[ ArgumentList ] vs. @( ArgumentList )

Jonas Drewsen nospam4321 at hotmail.com
Thu Nov 8 03:01:12 PST 2012


On Thursday, 8 November 2012 at 00:03:34 UTC, Andrei Alexandrescu 
wrote:
> On 11/7/12 10:24 PM, Walter Bright wrote:
>> On 11/7/2012 11:40 AM, Jonas Drewsen wrote:
>>> I we were to allow for @foobar style UDA then "safe" would 
>>> have to be
>>> a reserved
>>> keyword somehow. Otherwise I do not know what this would mean:
>>>
>>> struct safe { }
>>> @safe void foobar() { }
>>
>> Yes, I agree this is a significant problem.
>>
>
> I think it's solvable.
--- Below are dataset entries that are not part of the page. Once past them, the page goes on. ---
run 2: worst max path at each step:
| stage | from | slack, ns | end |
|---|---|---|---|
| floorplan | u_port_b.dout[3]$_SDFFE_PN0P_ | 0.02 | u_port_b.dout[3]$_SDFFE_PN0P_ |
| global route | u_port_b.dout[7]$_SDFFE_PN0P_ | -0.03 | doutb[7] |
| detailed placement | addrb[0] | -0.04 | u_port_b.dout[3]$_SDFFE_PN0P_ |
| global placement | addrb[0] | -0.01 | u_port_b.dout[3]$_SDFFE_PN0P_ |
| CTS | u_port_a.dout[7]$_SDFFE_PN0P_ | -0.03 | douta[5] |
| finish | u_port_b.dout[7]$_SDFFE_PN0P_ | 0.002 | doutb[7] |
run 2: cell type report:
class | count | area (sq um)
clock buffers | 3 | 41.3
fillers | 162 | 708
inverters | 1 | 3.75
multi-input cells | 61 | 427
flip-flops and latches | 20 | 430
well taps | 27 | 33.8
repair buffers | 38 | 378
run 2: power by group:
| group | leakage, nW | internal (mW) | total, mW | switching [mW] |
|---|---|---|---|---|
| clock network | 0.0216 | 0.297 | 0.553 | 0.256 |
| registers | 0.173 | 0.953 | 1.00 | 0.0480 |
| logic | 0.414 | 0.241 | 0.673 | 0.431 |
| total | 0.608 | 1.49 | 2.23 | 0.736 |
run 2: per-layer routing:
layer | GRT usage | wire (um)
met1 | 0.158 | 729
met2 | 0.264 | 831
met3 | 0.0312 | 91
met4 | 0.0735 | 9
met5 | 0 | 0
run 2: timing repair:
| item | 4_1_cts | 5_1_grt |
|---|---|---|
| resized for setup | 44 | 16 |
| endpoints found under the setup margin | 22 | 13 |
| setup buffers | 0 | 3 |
The basic approach would be to plop 
> types "safe", "nothrow" etc. in object.di and then let them 
> just behave like all other arguments.

The original argument that the @ in front of @safe is a way to 
prevent introducing new keywords is all gone then since "safe" 
becomes a normal symbol which is reserved in the library and in 
the compiler to let it do its magic.

Then @safe could just as well be a normal builtin storage class 
called "safe".

* Plopping types "safe","nothrow" etc. into object.di would be a 
breaking change.
* Making @safe, @nothrow into keywords called "safe", "nothrow" 
would be breaking change.

The latter would be the cleanest cut and not have the 
semantic/parse stage problems that Walter mentioned.

Another option would to enforce parenthesis @(safe) for UDA which 
would make it less nice for the eyes to look at.